The hidden bacteria you can’t grow in a lab – and why they may matter most for gut health
By Alena Pribyl, Lead Scientist at Microba
More than 60% of the bacterial species in the human gut remain “uncultured” — identified through DNA sequencing but never grown in a laboratory. A large new study published in Cell Host & Microbe (March 2026) asked whether these elusive microbes matter for health. A team from the University of Cambridge analysed over 11,000 stool metagenomes from 39 countries, spanning healthy individuals and patients with 13 non-communicable diseases including inflammatory bowel disease, colorectal cancer, obesity, and Parkinson’s disease.
Although uncultured bacteria accounted for only about 12% of total microbial abundance per sample, they carried nearly as much diagnostic information as the cultured species making up the other 88%. One genus stood out above all others: CAG-170, a little-known member of the Oscillospiraceae family. Across multiple diseases and geographies, CAG-170 was consistently more abundant in healthy people, was the most interconnected genus in ecological networks of healthy microbiomes worldwide, and remained stable over a year-long follow-up period. Functionally, its genome showed an enriched capacity for vitamin B12 production and evidence of cross-feeding — producing metabolites that neighbouring species depend on.

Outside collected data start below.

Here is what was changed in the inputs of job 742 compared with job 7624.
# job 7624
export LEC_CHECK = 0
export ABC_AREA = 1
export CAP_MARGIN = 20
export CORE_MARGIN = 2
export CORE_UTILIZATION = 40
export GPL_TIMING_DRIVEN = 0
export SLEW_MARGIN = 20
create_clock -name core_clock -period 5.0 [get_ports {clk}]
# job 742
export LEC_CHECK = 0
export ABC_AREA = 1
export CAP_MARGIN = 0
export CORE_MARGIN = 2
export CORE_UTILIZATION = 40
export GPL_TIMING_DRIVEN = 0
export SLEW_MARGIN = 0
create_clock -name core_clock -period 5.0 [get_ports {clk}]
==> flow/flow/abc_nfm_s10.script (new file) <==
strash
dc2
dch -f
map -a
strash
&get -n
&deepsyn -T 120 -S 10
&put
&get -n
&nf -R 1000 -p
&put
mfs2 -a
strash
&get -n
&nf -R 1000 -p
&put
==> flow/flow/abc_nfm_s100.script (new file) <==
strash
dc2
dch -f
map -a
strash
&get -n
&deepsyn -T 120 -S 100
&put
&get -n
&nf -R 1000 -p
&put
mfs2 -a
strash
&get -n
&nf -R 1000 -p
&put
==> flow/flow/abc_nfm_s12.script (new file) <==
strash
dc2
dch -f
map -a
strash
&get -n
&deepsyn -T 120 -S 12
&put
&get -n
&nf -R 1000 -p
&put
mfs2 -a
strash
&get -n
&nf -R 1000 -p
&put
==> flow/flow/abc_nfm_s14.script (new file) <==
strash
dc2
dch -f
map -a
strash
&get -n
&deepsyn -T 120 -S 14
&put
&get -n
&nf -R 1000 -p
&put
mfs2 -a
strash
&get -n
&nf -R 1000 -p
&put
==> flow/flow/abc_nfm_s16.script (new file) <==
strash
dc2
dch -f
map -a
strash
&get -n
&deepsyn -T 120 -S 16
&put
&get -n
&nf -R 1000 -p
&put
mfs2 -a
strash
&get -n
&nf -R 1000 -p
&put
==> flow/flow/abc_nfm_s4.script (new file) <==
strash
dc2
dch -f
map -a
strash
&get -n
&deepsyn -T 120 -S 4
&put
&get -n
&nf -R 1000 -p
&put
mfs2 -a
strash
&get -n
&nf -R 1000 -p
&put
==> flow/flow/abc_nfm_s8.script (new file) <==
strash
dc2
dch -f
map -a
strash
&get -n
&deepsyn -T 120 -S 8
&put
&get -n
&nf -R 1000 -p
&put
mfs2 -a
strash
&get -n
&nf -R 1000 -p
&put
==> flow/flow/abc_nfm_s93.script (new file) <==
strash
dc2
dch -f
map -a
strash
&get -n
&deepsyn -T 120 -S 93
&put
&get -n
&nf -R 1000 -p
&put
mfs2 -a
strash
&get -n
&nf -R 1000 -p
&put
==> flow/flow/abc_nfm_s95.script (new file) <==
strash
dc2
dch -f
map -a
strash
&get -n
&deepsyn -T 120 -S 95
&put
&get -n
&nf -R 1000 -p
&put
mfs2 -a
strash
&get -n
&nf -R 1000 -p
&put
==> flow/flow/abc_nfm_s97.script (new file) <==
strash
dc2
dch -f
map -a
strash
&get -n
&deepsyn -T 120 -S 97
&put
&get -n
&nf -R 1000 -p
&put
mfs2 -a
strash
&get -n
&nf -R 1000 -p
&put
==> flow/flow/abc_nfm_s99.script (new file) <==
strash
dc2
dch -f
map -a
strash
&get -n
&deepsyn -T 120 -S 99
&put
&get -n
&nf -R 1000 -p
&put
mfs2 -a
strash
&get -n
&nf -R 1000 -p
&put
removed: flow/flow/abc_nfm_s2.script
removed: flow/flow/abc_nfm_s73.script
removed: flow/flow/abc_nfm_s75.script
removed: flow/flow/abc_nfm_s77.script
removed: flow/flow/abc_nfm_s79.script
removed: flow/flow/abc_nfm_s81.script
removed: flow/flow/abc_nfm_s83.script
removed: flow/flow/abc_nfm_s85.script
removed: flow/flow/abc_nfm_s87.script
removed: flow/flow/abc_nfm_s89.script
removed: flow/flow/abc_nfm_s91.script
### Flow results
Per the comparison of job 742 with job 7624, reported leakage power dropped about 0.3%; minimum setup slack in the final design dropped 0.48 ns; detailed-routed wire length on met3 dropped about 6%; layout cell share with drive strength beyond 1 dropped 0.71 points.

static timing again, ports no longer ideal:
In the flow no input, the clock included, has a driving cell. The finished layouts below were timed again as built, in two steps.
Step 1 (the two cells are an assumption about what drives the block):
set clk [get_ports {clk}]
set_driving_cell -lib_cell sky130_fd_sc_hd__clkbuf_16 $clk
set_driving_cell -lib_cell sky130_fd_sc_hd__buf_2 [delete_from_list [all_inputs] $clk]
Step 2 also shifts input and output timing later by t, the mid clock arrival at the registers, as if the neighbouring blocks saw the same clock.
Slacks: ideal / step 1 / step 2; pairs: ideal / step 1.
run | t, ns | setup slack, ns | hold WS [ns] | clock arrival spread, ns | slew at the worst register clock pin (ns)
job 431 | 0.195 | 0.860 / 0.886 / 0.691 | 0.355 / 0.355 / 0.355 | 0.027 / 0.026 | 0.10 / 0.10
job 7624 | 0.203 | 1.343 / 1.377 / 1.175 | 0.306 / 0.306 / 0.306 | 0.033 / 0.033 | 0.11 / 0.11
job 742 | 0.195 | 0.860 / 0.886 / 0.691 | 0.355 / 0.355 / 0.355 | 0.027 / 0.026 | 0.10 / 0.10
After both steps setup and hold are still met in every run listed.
This design comes from an exercise in tuning for small area, a short achievable clock period and few clock cycles per item on the open sky130 flow, not from production work.
The RTL was checked by simulation tests, not by an equivalence proof against the original design.
No activity file was given, so power comes from the tool's default toggle rates.

==> flow/design.v, too long to show whole: its modules and the start of the top module <==
// module imb_pattern_rom: 754 lines
// module imb_encoder: 618 lines
module imb_encoder (
    input  wire         clk,
    input  wire         rst,         
    input  wire         in_valid,
    output wire         in_ready,
    input  wire [103:0] in_value,
    output wire         out_valid,
    input  wire         out_ready,
    output wire [129:0] out_bars,    
    output wire [10:0]  out_fcs,
    output wire         out_ovf,     
    output wire         out_err      
);
  // ...
==> flow/run.sh <==
#!/bin/bash
# synth_recipe.tcl (not shown) runs the flow's synth.tcl, then flattens the netlist and writes it again
# the make line also repeats each setting of config.mk as NAME=value (left out here)
make -C /OpenROAD-flow-scripts/flow DESIGN_CONFIG=/design/flow/config.mk WORK_HOME=/design/flow/orfs CLKGATE_MAP_FILE= SYNTH_SCRIPT=/design/flow/synth_recipe.tcl finish
==> flow/config.mk <==
export PLATFORM = sky130hd
export DESIGN_NAME = imb_encoder
export DESIGN_NICKNAME = imb_encoder
export VERILOG_FILES = /design/flow/design.v
export SDC_FILE = /design/flow/constraint.sdc
export NUM_CORES = 4
export LEC_CHECK = 0
export CAP_MARGIN = 20
export CELL_PAD_IN_SITES_DETAIL_PLACEMENT = 2
export CELL_PAD_IN_SITES_GLOBAL_PLACEMENT = 4
export CORE_MARGIN = 2
export CORE_UTILIZATION = 20
export GPL_ROUTABILITY_DRIVEN = 1
export PLACE_DENSITY = 0.3
export SLEW_MARGIN = 20
export SYNTH_MEMORY_MAX_BITS = 32768
==> flow/constraint.sdc <==
create_clock -name core_clock -period 8.0 [get_ports {clk}]
set_input_delay 1.6000 -clock core_clock [delete_from_list [all_inputs] [get_ports {clk}]]
set_output_delay 1.6000 -clock core_clock [all_outputs]
set_load 0.01 [all_outputs]
==> metrics.md, run 1 <==
| Metric | Value |
|---|---|
| Core area | `158000 µm²` |
| Worst Path Required | `roughly 8.4 ns` |
| Tap Count | `2072` |
| Compound-Gate Fraction of Synth Area | `0.259` |
| Setup TNS | `0 ns` |
| WS Path Type | `register to register` |
| Initial DRT Pass Iterations | `6` |
| WHS | `0.496 ns` |
| Post-synthesis mux area share | `0.0276` |
| Highest-power group | `combinational cells` |
| Layout Area Growth over Synthesis | `20.4%` |
| Largest family of logic cells by synthesized area | `compound AO/OA/AOI/OAI gates` |
| RSZ-0062 raised after global routing | `no` |
| Outcome | `complete, no violations` |
| #MultiIn Comb | `2960` |
| Commonest cells post-synth | `364 x a21oi_1, 338 x nor2_1, 272 x edfxtp_1` |
| Initial antenna violation count | `4` |
| DR vias | `31100` |
| Most frequent cells in the layout | `362 x a21oi_1, 336 x nor2_1, 272 x edfxtp_1, 266 x nand2_1, 252 x clkdlybuf4s50_1` |
| Critical path depth | `15` |
| Least-Margin Pin Slew | `roughly 1.2 ns` |
| M2 GR Usage | `0.390` |
| Clock share of power | `0.112` |
| I/O pins | `253` |
| Max Fclk | `0.161 GHz` |
| Final setup fails | `0` |
| Hold Vio Cnt, Final | `0` |
| Hold_sp | `xc[1]` |
| Grt met1 use | `0.275` |
| Mapped Area | `31700 µm²` |
| Max-area cell class | `multi-input combinational cells` |
| Sequential cell fraction of total power | `0.172` |
| Simple-Gate Fraction of Synth Area | `0.162` |
| Leading area contributor after synthesis | `edfxtp_1` |
| CP max stage cell | `a2bb2oi_2` |
| Tmin final | `6.22 ns` |
| Post-synth EDFFs | `272` |
| Final Skew | `0.0666 ns` |
| DR vias/cell | `a little over 5` |
| Proportion of power drawn by combinational gates | `0.716` |
Testbench counts, summed over its fixed seeds: cycles 5,096, items 192.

This is observational research, so the link between CAG-170 and health does not yet prove causation, and factors like diet and medication were not consistently controlled for. Still, the scale and global breadth of this analysis make the findings compelling. As culturing techniques advance, genera like CAG-170 are well worth watching — they suggest some of the gut’s most clinically relevant residents may be hiding in the portions we cannot yet grow in a dish.